The Hula-Hoop began as a children's toy in the United States, but is now coming full circle to redeem its ancient fitness heritage as an aerobic activity and hard-core toning tool. Choose the right hoop for your height, learn the basic movement, and you can hoop away inches of fat off your stomach and waist areas.
History
Hoops used as toys and fitness equipment date as far back as ancient Egypt and Greece, notes Rewind the Fifties. These early cultures created hoops from grapevines and swung them around their waists. In 1958, the Wham-O toy company released the modern Hula-Hoop, named after the activity's similarity to Hawaiian hula dancing. Within two years of production, Wham-O sold more than 2 million plastic hoop toys. Hoops are making a comeback in modern gyms, school physical education classes and home exercise routines.
Function
The Hula-Hoop's major benefit is as an aerobic exercise tool, but the circular motion of your torso and hips will also tighten your trunk muscles, says WomenFitness.net. Hula-Hooping forces your body to maintain a circular motion, unlike most exercises which rely on linear movements. The basic hoop activity, similar to original hula dancing, targets muscles in your abs, hips, waist, upper thighs and butt. WomenFitness.net also notes that hooping for only 10 minutes each day can chop up to 2 inches off your waist within the first month.
Considerations
With hoops, one size does not fit all.
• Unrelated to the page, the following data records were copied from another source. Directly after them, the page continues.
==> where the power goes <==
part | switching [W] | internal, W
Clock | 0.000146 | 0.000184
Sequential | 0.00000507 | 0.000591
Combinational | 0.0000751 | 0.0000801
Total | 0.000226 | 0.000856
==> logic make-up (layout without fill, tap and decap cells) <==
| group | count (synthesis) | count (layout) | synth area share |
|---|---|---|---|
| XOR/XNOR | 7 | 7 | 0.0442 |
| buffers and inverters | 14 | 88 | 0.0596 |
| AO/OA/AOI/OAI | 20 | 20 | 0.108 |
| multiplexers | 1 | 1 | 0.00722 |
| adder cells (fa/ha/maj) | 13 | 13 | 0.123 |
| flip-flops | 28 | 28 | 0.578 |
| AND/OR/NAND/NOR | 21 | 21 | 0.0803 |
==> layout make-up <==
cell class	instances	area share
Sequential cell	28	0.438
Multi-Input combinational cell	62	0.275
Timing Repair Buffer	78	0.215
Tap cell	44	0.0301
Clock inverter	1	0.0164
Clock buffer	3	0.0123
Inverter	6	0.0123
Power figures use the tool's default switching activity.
`src/hw/gpu_pkg.sv`:
```
`default_nettype none

package gpu_pkg;

    typedef logic [7:0] data_t;
    typedef logic [7:0] data_memory_address_t;
    typedef logic [2:0] reg_index_t;

    // Shared warp phase, broadcast to every lsu
    typedef enum logic [2:0] {
        WARP_IDLE,
        WARP_FETCH,
        WARP_DECODE,
        WARP_REQUEST,
        WARP_WAIT,
        WARP_EXECUTE,
        WARP_UPDATE
    } warp_state_t;

    typedef enum logic [1:0] {
        LSU_IDLE,
        LSU_REQUESTING,
        LSU_WAITING,
        LSU_DONE
    } lsu_state_t;

    localparam logic [3:0] OP_LDR = 4'b0111;
    localparam logic [3:0] OP_STR = 4'b1000;

    // Layout is opcode, register, base register, then a 6-bit zero-extended offset
    typedef struct packed {
        logic [3:0] opcode;
        reg_index_t rd;
        reg_index_t rs;
        logic [5:0] imm;
    } ldr_view_t;

    typedef struct packed {
        logic [3:0] opcode;
        reg_index_t rt;
        reg_index_t rs;
        logic [5:0] imm;
    } str_view_t;

    typedef union packed {
        ldr_view_t ldr;
        str_view_t str;
    } instr_t;

endpackage

`default_nettype wire

```
`src/hw/thread_regfile.sv`:
```
`default_nettype none
`timescale 1ns/1ps

module thread_regfile (
    input  wire                      clk,
    input  wire                      reset,
    input  wire [2:0]                thread_id,
    input  wire                      host_write,
    input  wire gpu_pkg::reg_index_t host_index,
    input  wire gpu_pkg::data_t      host_data,
    input  wire gpu_pkg::reg_index_t host_read_index,
    input  wire gpu_pkg::reg_index_t read_a,
    input  wire gpu_pkg::reg_index_t read_b,
    input  wire                      writeback,
    input  wire gpu_pkg::reg_index_t write_index,
    input  wire gpu_pkg::data_t      write_data,
    output gpu_pkg::data_t           host_read_data,
    output gpu_pkg::data_t           data_a,
    output gpu_pkg::data_t           data_b
);
    import gpu_pkg::*;

    data_t regs [7];

    // r7 is hardwired to the thread index
    function automatic data_t read_reg(input reg_index_t idx);
        if (idx == 3'd7) begin
            return {5'b00000, thread_id};
        end
        return regs[idx];
    endfunction

    always_ff @(posedge clk) begin
        if (reset) begin
            for (int i = 0; i < 7; i++) begin
                regs[i] <= '0;
            end
        end else if (writeback) begin
            if (write_index != 3'd7) begin
                regs[write_index] <= write_data;
            end
        end else if (host_write && host_index != 3'd7) begin
            regs[host_index] <= host_data;
        end
    end

    always_comb begin
        data_a = read_reg(read_a);
        data_b = read_reg(read_b);
        host_read_data = read_reg(host_read_index);
    end

endmodule

`default_nettype wire

```
`config.mk`:
```
export PLATFORM = sky130hd
export DESIGN_NAME = thread_regfile
export DESIGN_NICKNAME = d
export VERILOG_FILES = /design/src/hw/gpu_pkg.sv /design/src/hw/thread_regfile.sv
export SDC_FILE = /design/constraint.sdc
export NUM_CORES = 1
export LEC_CHECK = 0
export CORE_MARGIN = 8
export CORE_UTILIZATION = 30
export DETAILED_ROUTE_END_ITERATION = 10
export DONT_BUFFER_PORTS = 1
export GPL_TIMING_DRIVEN = 0
export RECOVER_POWER = 100
export SETUP_SLACK_MARGIN = 0.05
export SLEW_MARGIN = 20
export SYNTH_ARGS = -nofsm -noshare
export SYNTH_HDL_FRONTEND = slang
export SYNTH_SLANG_ARGS = --single-unit
```
`constraint.sdc`:
```
create_clock -name clk -period 1.6 [get_ports clk]
set_input_delay 0.16 -clock clk [delete_from_list [all_inputs] [get_ports clk]]
set_output_delay 0.16 -clock clk [all_outputs]
set_load 0.02 [all_outputs]
```
## Yosys cells after proc, flatten, opt, wreduce, memory -nomap -nowiden

Memory sizes are Yosys's and may differ from the RTL's.
Cells that the tools add are included.

| word-level totals | value |
|---|---|
| bits in writable memories | 56 |
| register bits | 0 |
| output and inout bits | 24 |
| memories | 1 |
| input port bits | 38 |

| cells by class | value |
|---|---|
| multiplexer cells | 25 |
| equal/unequal tests | 5 |
| reductions and logical operators | 3 |

Memory list:

| name | depth | width | rd ports | clocked after memory_dff | write ports | line | text |
|---|---|---|---|---|---|---|---|
| regs | 7 | 8 | 3 | 0 | 7 | thread_regfile.sv:23 | `data_t regs [7];` |

Operators with widths:

| cell | count |
|---|---|
| $mux 8 | 8 |
| $reduce_or 8->1 | 2 |
| $mux 1 | 15 |
| $eq 3x3->1 const B | 3 |
| $mux 3 | 2 |
| $ne 3x3->1 const B | 2 |
| $logic_and 1x1->1 | 1 |

## Depth between registers and ports, before layout

Gate-level depths: netlist of run 1.

| logic depth | value |
|---|---|
| depth in word-level cells | 8 |
| mapped depth | 6 |

## Worst setup path after synthesis of run 1

OpenSTA, ideal clock, no wires.

| timing | value |
|---|---|
| path kind | input to register |
| from | input port writeback |
| to | memory regs[1][0] (netlist bit) (enable) |
| data arrival time | 1.335 ns |
| data required time | 1.266 ns |
| buffers on the path | 1 |
| path slack | -0.069 ns |
| stages | 5 |
| path through | buf_6 -> or3b_1 -> a21oi_2 -> o211ai_2 -> nand2b_1 |

RTL lines:

| item | line | text |
|---|---|---|
| from (decl) | thread_regfile.sv:14 | `input wire writeback,` |
| to (decl) | thread_regfile.sv:23 |  |

==> results of run 1 <==
synth_stat cells:
cell type	n	area [µm²]
inv_1	13	48.80
o31ai_1	3	22.52
edfxtp_1	51	1531
nor3b_4	1	18.77
a211oi_1	1	7.510
conb_1	1	3.750
mux2i_1	21	210.2
nand3b_2	1	11.26
a21oi_1	16	80.08
a22oi_1	9	67.56
buf_4	3	22.52
a21oi_2	2	17.52
a32oi_4	1	27.53
o21bai_2	1	11.26
nand3_1	2	10.01
mux4_2	33	743.2
nor4b_4	1	23.77
buf_6	2	22.52
a221oi_1	5	43.79
o22ai_1	2	12.51
a21oi_4	1	16.27
and2_1	1	6.260
o211ai_2	1	12.51
nand2_1	19	71.32
nor2b_1	3	18.77
nor3_1	2	10.01
clkbuf_1	6	22.52
clkinv_1	1	3.750
buf_2	11	55.05
nand3b_1	1	7.510
mux2_2	8	90.09
a311oi_4	1	26.28
nand3_2	1	10.01
dfxtp_1	8	160.2
a31o_2	1	8.760
nand2b_1	16	100.1
nor2_1	64	240.2
or3b_1	2	17.52
a21o_1	2	15.01
o21ai_0	8	40.04
and3b_2	1	10.01
metal layers:
metal  vias to the layer above  wire, µm  GRT usage, %
li1                       1279         -             -
met1                      1449      4879         17.40
met4                         0       314         7.514
met3                        21       739         3.223
met2                       122      5924         23.25
met5                         -         0             0
layout make-up:
class	instances	area (µm²)	area share (%)
inverters	14	55.05	1.133
multi-input cells	234	2399	49.36
well taps	172	215.2	4.428
flip-flops and latches	59	1692	34.81
clock inverters	5	77.57	1.596
clock buffers	11	232.7	4.789
repair buffers	7	52.55	1.081
plain buffers	22	136.4	2.806
per-stage QoR:
| step | instances | hold slack [ps] |
|---|---|---|
| CTS | 521 | 186.2 |
| global route | 524 | 171.9 |
| global placement | 501 | 479.2 |
| finish | 524 | 172.1 |
| floorplan | 329 | 457.9 |
| detailed placement | 501 | 493.0 |
kinds of logic after synthesis:
logic type / count (synthesis)
AND/OR/NAND/NOR: 115
AO/OA/AOI/OAI: 54
other: 1
buffers and inverters: 36
flip-flops: 59
multiplexers: 62
cell usage in the layout, fill, tap and decap left out, types with 8 or more instances in the layout:
cell        n
mux2i_1    21
dfxtp_1     8
nand2_2    10
buf_4      11
mux4_2     33
nand2b_1   11
a21oi_2     9
buf_2       8
clkbuf_16   9
inv_1      12
nor2_1     52
edfxtp_1   51
a21oi_1     9
worst min path at each step:
stage                  to  cells after the start
2_1_floorplan  regs[5][0]                      2
3_3_place_gp   regs[6][6]                      2
3_5_place_dp   regs[6][0]                      2
4_1_cts        regs[6][2]                      3
5_1_grt        regs[6][4]                      2
6_report       regs[6][4]                      2
what timing repair did:
action / in CTS / in global routing
pin swaps: 11 / 5
buffers inserted: 4 / 3
gates resized for setup: 68 / 25
setup endpoints to repair: 32 / 47
hold endpoints to repair: 0 / 0
gates cloned: 0 / 0
power groups by stage:
stage | combinational, mW | clock [mW] | sequential, mW
final | 0.987 | 2.02 | 1.88
after global routing | 1.04 | 2.11 | 1.89
after CTS | 0.932 | 2.03 | 1.87
after detailed placement | 0.798 | 0 | 1.91
after global placement | 0.790 | 0 | 1.89
after floorplan | 0.627 | 0 | 1.87
==> flow_summary.json, run 1 <==
{
  "placed_area_um2": 4140,
  "required_ps": 1440,
  "end_kind": "primary output",
  "slowest_stage": "mux4_2",
  "p_sw_share_pct": 27.13,
  "avgViaCountPerCell": 5.479,
  "slew_violations": 0,
  "drv_cap": 0,
  "leakage_nw": 1.687,
  "crit_type": "reg -> out",
  "dp_hpwl_um": 8376,
  "rrSetupSlack_ps": 950,
  "crit_start": "regs[0][0]",
  "areaGrowthSynthToFinish_pct": 25.29,
  "rsz0062_at_grt": "true",
  "hp-class": "in -> reg",
  "clockBufferDepth": 2,
  "root_buffer": "clkbuf_16",
  "cp_cell_sequence": "mux4_2 > mux2_4",
  "synthesis.area_um2": 3879,
  "path_clk_slew_ps": 50,
  "initial_core_util_pct": 30.74,
  "powerDensity_nw_per_um2": 1006,
  "drc": 0,
  "power_frac_comb_pct": 20.2,
  "fin_skew_ps": 0,
  "first_pass_iters": 4,
  "nFillCells": 1221,
  "crit_end": "host_read_data[0]",
  "grt_pass1_wl_um": 17200,
  "yosysSeqAreaShare_pct": 43.61,
  "cts_buffers": 9,
  "synth-xor-area-share_pct": 0,
  "r2r_end": "regs[6][4]",
  "muxShareOfSynthArea_pct": 26.90,
  "cts_sinks": 59,
  "synth_top_family_by_area": "multiplexers",
  "coreArea_um2": 12620,
  "cp.arrival_ps": 1550,
  "dp_slack_ps": -375.1,
  "fin_crit_sh_pct": 106.6,
  "cts_tree": "built",
  "clock.fmax_mhz": 586.2,
  "ys_warn_count": 0,
  "status": "finished, violations left",
  "antenna_found_initial": 0,
  "relSlewSlack_pct": 48.59,
  "die_h_um": 129.7,
  "portBuffers": 0,
  "finalSetupTns_ps": -822.2,
  "clk_latency_ps": 330,
  "grt_pass1_vias": 3020,
  "n_antenna_cell": 0,
  "cp-start-kind": "register",
  "cp.depth": 2,
  "failed_checks": "setup timing",
  "wirelength_um": 11860,
  "r2r.worst_path.cells": 2,
  "syn_inst": 327,
  "min_from": "write_data[4]",
  "final_cell_area_um2": 4860,
  "intPower_mw": 3.561,
  "cts_hold_buffers": 0,
  "ios": 62,
  "syn_area_per_cell_um2": 11.86,
  "finalPower_mw": 4.886,
  "final_core_util_pct": 38.51,
  "drive_above_1_share_pct": 42.90,
  "critPathMaxFanout": 3,
  "largest_register": "regs",
  "ant_nets": 0,
  "dieWidth_um": 129.7,
  "fin_ws_ps": -106.0,
  "synth_cell_types": 41,
  "cp_num_buf_inv": 0,
  "synth-simple-area-share_pct": 14.32,
  "rows": 41,
  "grt.total_usage_pct": 14.28,
  "synth-compound-area-share_pct": 10.55,
  "globalplace.congestion": 0.8838,
  "first_iter_violations": 176,
  "vias": 2871,
  "reg.largest.list": "regs x59",
  "cp_top_family": "multiplexers",
  "hold_viol": 0,
  "grt_max_degree": 11,
  "worst_pin_slew_ps": 771.1,
  "yosys.area_share.adder_pct": 0,
  "cts-htree-levels": 3,
  "ir_worst_vdd_mv": 0.4297,
  "period_needed_ps": 1706,
  "nets": 385,
  "p_clk_share_pct": 41.4,
  "wire_per_inst_um": 22.63,
  "seqPwrFrac_pct": 38.4,
  "p_sw_mw": 1.326,
  "slowest_delay_ps": 490,
  "r2r-start": "regs[6][4]",
  "synth_seq_cells": 59,
  "dieArea_um2": 16820,
  "largest_register_ffs": 59,
  "setup_viol": 14,
  "overflow": 0
}
Power figures use the tool's default switching activity.
--- config.mk ---
export PLATFORM = sky130hd
export DESIGN_NAME = rx_packet_reader
export DESIGN_NICKNAME = d
export VERILOG_FILES = /design/src/rx_buf_pkg.sv /design/src/rx_packet_reader.sv
export SDC_FILE = /design/constraint.sdc
export NUM_CORES = 1
export LEC_CHECK = 0
export ABC_AREA = 1
export BUFFER_PORTS_ARGS = -buffer_cell sky130_fd_sc_hd__buf_2
export CORE_MARGIN = 2
export CORE_UTILIZATION = 42
export CTS_CLUSTER_DIAMETER = 120
export DETAILED_ROUTE_END_ITERATION = 7
export PLACE_DENSITY = 0.66
export SKIP_LAST_GASP = 1
export SLEW_MARGIN = 15
export SYNTH_ARGS = -nofsm -noshare
export SYNTH_HDL_FRONTEND = slang
export SYNTH_SLANG_ARGS = --single-unit
--- constraint.sdc ---
create_clock -name i_clk -period 1.7 [get_ports i_clk]
set_clock_uncertainty 0.05 [all_clocks]
set_input_delay 0.17 -clock i_clk [delete_from_list [all_inputs] [get_ports i_clk]]
set_output_delay 0.17 -clock i_clk [all_outputs]
set_load 0.01 [all_outputs]
--- src/rx_buf_pkg.sv ---
package rx_buf_pkg;

    // accepted frame length in 16-bit words, crc included
    localparam logic [9:0] MIN_WORDS = 10'd32;
    localparam logic [9:0] MAX_WORDS = 10'd761;

    // fcs takes the last two words of every frame
    localparam logic [9:0] CRC_WORDS = 10'd2;

    // read side states
    typedef enum logic [1:0]
    {
        RD_IDLE,
        RD_START,
        RD_DATA,
        RD_DONE
    } rd_state_e;

endpackage

--- src/rx_packet_reader.sv ---
module rx_packet_reader
#(
    parameter int ADDR_W = 10
)
(
    input  logic              i_clk,
    input  logic              i_rst_n,
    input  logic              i_desc_valid,
    input  logic [ADDR_W-1:0] i_desc_head,
    input  logic [9:0]        i_desc_len,
    input  logic [15:0]       i_rd_data,
    output logic              o_desc_pop,
    output logic              o_rd_en,
    output logic [ADDR_W-1:0] o_rd_addr,
    output logic [15:0]       o_data,
    output logic              o_data_valid,
    output logic [ADDR_W-1:0] o_recv_addr
);

    rx_buf_pkg::rd_state_e state;
    rx_buf_pkg::rd_state_e state_nx;
    logic [ADDR_W-1:0]     addr;
    logic [9:0]            remain;

    // descriptor taken in the start state
    assign o_desc_pop = (state == rx_buf_pkg::RD_START);
    assign o_rd_en    = (state == rx_buf_pkg::RD_DATA);
    assign o_rd_addr  = addr;
    // ram output lines up with the delayed valid
    assign o_data     = i_rd_data;

    always_comb
    begin
        state_nx = state;
        case (state)
            rx_buf_pkg::RD_IDLE:
                if (i_desc_valid)
                    state_nx = rx_buf_pkg::RD_START;
            rx_buf_pkg::RD_START:
                state_nx = rx_buf_pkg::RD_DATA;
            rx_buf_pkg::RD_DATA:
                // last payload word, crc words never read
                if (remain == 10'd1)
                    state_nx = rx_buf_pkg::RD_DONE;
            rx_buf_pkg::RD_DONE:
                state_nx = rx_buf_pkg::RD_IDLE;
            default:
                state_nx = rx_buf_pkg::RD_IDLE;
        endcase
    end

    always_ff @(posedge i_clk or negedge i_rst_n)
    begin
        if (!i_rst_n)
        begin
            state        <= rx_buf_pkg::RD_IDLE;
            addr         <= '0;
            remain       <= '0;
            o_data_valid <= 1'b0;
            o_recv_addr  <= '0;
        end
        else
        begin
            state <= state_nx;
            if (state == rx_buf_pkg::RD_START)
            begin
                addr   <= i_desc_head;
                remain <= i_desc_len - rx_buf_pkg::CRC_WORDS;
            end
            else if (state == rx_buf_pkg::RD_DATA)
            begin
                // wraps at the end of the buffer
                addr   <= addr + 1'b1;
                remain <= remain - 1'b1;
            end
            o_data_valid <= o_rd_en;
            // word index within the frame
            o_recv_addr  <= o_data_valid ? o_recv_addr + 1'b1 : '0;
        end
    end

    a_no_data_in_idle: assert property (@(posedge i_clk) disable iff (!i_rst_n)
        o_data_valid |-> (state != rx_buf_pkg::RD_IDLE))
        else $error("reader: data valid while idle");

endmodule

==> results.json <==
{
  "status": "finished clean",
  "seq_area_frac_synth": 0.372,
  "area_growth_pct": 12.7,
  "synth_top_area_frac": 0.372,
  "cts_buffer_depth": 2,
  "hold_depth": 3,
  "drv_cap": 0,
  "wl_per_cell_um": 11.3,
  "h-tree-depth": 2,
  "cts_setup_buffers": 0,
  "drtAntennaViolNets": 0,
  "synth.most_common_cell": "nand2_1",
  "synth-edff-count": 0,
  "critPathArrivalTime_ps": 1370,
  "switchingPower_mw": 2.09,
  "critical_path_required_ps": 1480,
  "grt_pass1_vias": 1892,
  "max_stage_delay_ps": 400,
  "syn-cell-area_sq_mm": 0.00222,
  "synth_ff_type": "dfrtp_1",
  "placed_area_sq_mm": 0.00241,
  "synth_fp_nets": 368,
  "clkTransAtPathRegs_ps": 70,
  "postSynth.asyncResetShare": 1.00,
  "dieArea_sq_mm": 0.00588,
  "yosys_warnings": 0,
  "pwr-share-comb": 0.555,
  "crit_type": "flop to output port",
  "sequentialPowerShare": 0.321,
  "cp_max_fo": 18,
  "die_w_um": 76.7,
  "port_buffers": 45,
  "endpoint_kind": "output port",
  "synth_area_leaders": "dfrtp_1 (37%), nand2_1 (15%), inv_1 (6.6%), buf_4 (6.1%), nor2_1 (5.9%)",
  "hpwl_mm": 3.49,
  "grt_max_degree": 34,
  "rows": 26,
  "grt_pass1_wl_mm": 8.53,
  "yosys.area.top_type": "dfrtp_1",
  "grt.overflow.total": 0,
  "holdWs_ps": 67.4,
  "fin_util": 0.489,
  "finalCriticalPeriod_ps": 1590,
  "whs_endpoint": "remain[0]",
  "tns_ps": 0,
  "drc_errors": 0,
  "setup_ws_ps": 106,
  "power_frac_clock": 0.125,
  "min-delay-start": "i_desc_len[0]",
  "first_iter_violations": 76,
  "start_util": 0.434,
  "clock_latency_ps": 290,
  "powerDensity_mw_per_mm2": 1740,
  "ir_worst_vdd_mv": 0.783,
  "tightest_slew_ps": 443,
  "final_area_sq_mm": 0.00250,
  "period_share": 0.938,
  "gp_congestion": 0.788,
  "relSlewSlack": 0.705,
  "dp_slack_ps": 161,
  "dr_total_vias": 2034,
  "multi_input_area_sq_mm": 0.00108,
  "grt_util_all_layers": 0.178,
  "drv_slew": 0,
  "cts_tree": "yes",
  "io_pins": 78,
  "syn_inst": 321,
  "ys_types": 26,
  "rsz0062_at_grt": "false",
  "power.leakage_nw": 1.34,
  "finalNetCount": 403,
  "crit_chain": "inv_1 > ha_1 > buf_4 > buf_2",
  "chipHeight_um": 76.7,
  "synth-seq-cells": 33,
  "regArea_sq_um": 826,
  "clk_root_buffer_cell": "clkbuf_8",
  "hold_class": "input pin to flop",
  "regToRegEndpoint": "remain[2]",
  "core_sq_mm": 0.00511,
  "routed_wl_mm": 4.80,
  "r2r_start": "state[0]",
  "p_int_mw": 2.26,
  "fillers": 506,
  "cp-start-kind": "flop",
  "swShare": 0.481,
  "dr.pass1.iters": 4,
  "r2r_cells": 5,
  "via_per_inst": 4.79,
  "setup_violations": 0,
  "hold_viol": 0,
  "worst_path_max_delay_cell": "dfrtp_1",
  "cts_sinks": 33,
  "cts_buffers": 5,
  "final_layout_size_suffix_gt1_frac": 0.194,
  "fmax_ghz": 0.627,
  "rrSetupSlack_ps": 170,
  "antenna_found_initial": 0,
  "diodes": 0,
  "postSynthAreaPerCell_sq_um": 6.91,
  "synth_common_cells": "nand2_1 (90), inv_1 (39), nor2_1 (35)"
}
-- layer usage --
metal  routed length [um]  global-route usage  share of wire  up-vias
met4                   69              0.0745          0.014        0
met2                 2120               0.279           0.44       47
li1                     -                   -              -     1068
met3                  219              0.0271          0.046        9
met1                 2390               0.245           0.50      910
met5                    0                   0              0        -
-- cells by family (layout without fill, tap and decap cells) --
group | Yosys count | in the layout | share of synthesized area
and+or+nand+nor | 166 | 166 | 0.315
buffers and inverters | 65 | 99 | 0.143
AOI/OAI and AO/OA | 44 | 44 | 0.105
DFF | 33 | 33 | 0.372
adders and majority gates | 8 | 8 | 0.0451
xor gates and xnor gates | 5 | 5 | 0.0197
-- flip-flops by register name, indices dropped and copies added, names as in the netlist --
signal and count:
o_rd_addr 10, o_recv_addr 10, remain 10, state 2
o_data_valid 1
-- cells in the final DEF (no fill, tap or decap) --
| master | count |
|---|---|
| a21oi_1 | 10 |
| a21oi_2 | 1 |
| a32o_1 | 1 |
| buf_2 | 45 |
| buf_4 | 6 |
| clkbuf_8 | 5 |
| clkinv_2 | 1 |
| dfrtp_1 | 33 |
| dlygate4sd3_1 | 1 |
| ha_1 | 8 |
| inv_1 | 39 |
| inv_2 | 2 |
| nand2_1 | 90 |
| nand2_2 | 3 |
| nand3_1 | 23 |
| nand4_1 | 2 |
| nor2_1 | 34 |
| nor2_2 | 4 |
| nor3_1 | 7 |
| nor3_4 | 1 |
| nor4_1 | 1 |
| o211ai_1 | 1 |
| o21ai_0 | 25 |
| o21ai_1 | 4 |
| o22ai_1 | 2 |
| or2_2 | 1 |
| xnor2_1 | 3 |
| xor2_1 | 2 |
-- power by group through the flow --
stage / logic, mW / clock network, mW / registers, mW
2_1_floorplan: 1.75 / 0 / 1.41
3_3_place_gp: 2.38 / 0 / 1.40
3_5_place_dp: 2.41 / 0 / 1.40
4_1_cts: 2.42 / 0.560 / 1.39
5_1_grt: 2.83 / 0.601 / 1.45
6_report: 2.41 / 0.541 / 1.39
-- worst max-delay path by stage --
stage,cells after the start,end,from
3_3_place_gp,9,o_rd_addr[8],state[1]
5_1_grt,4,o_desc_pop,state[1]
6_report,4,o_desc_pop,state[1]
4_1_cts,4,o_desc_pop,state[1]
2_1_floorplan,7,o_rd_addr[7],state[0]
3_5_place_dp,9,o_rd_addr[8],state[1]
-- per-stage QoR --
stage / instances / power, mW
2_1_floorplan: 321 / 3.17
3_5_place_dp: 418 / 3.81
6_report: 425 / 4.35
5_1_grt: 425 / 4.88
3_3_place_gp: 418 / 3.77
4_1_cts: 425 / 4.37
-- critical path, delay by kind of cell, from the launching register on --
| family | cells | cell delay [ps] |
|---|---|---|
| adders and majority gates | 1 | 190 |
| buffers and inverters | 3 | 500 |
| DFF | 1 | 400 |
-- cell type report --
| type | instances | share of cell area |
|---|---|---|
| multi-input combinational | 223 | 0.431 |
| sequential | 33 | 0.330 |
| timing repair buffer | 52 | 0.112 |
| inverter | 41 | 0.0616 |
| tap | 70 | 0.0350 |
| clock buffer | 5 | 0.0275 |
| clock inverter | 1 | 0.00200 |
-- repair_timing --
action | in CTS | in global routing
hold buffers | 1 | 0
endpoints found under the setup margin | 0 | 1
gates resized for setup | 0 | 1
hold endpoints to repair | 33 | 0
Power figures use the tool's default switching activity.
Choose your hoop specifically for your height and exercise needs, recommends MayoClinic.com. Place the hoop vertically with one end resting on the ground. The top of the hoop should hit you mid-torso --- between the top of your waist and your chest. Lightweight hoops, like the 50s toy, require the most energy to keep in motion. Using a heavier, weighted-hoop is easier to keep moving, but also allows you to keep the aerobic exercise going longer.
Exercises
Begin with a basic Hula-Hoop motion. Step into the hoop, pull it up to waist level, and pull it forward until it presses against your back. Place one foot slightly in front of the other one. Use your hands to propel the hoop around your waist in a circular motion. Keep the hoop in motion by shifting your weight from one foot to the other, causing your hips to swing around in a circle. It will take practice to get the basic motion down.
Misconceptions
Crunches and ab-specific exercises often receive credit for slim stomachs, but the flat belly requires more than targeted abdominal exercises, says WomenFitness.net. You can have hard, strong abdominal muscles, but unless you get rid of the fat layer on top, you won't be able to see them. Toning muscles is part of an equation, but you need to do aerobic exercise to burn excess fat from all over your body. Traditional ab exercise routines require you to add in 30-minute-sessions of aerobic exercise several times each week, but hooping combines the aerobic workout you need to shed fat and the targeted toning you need to tighten those abs.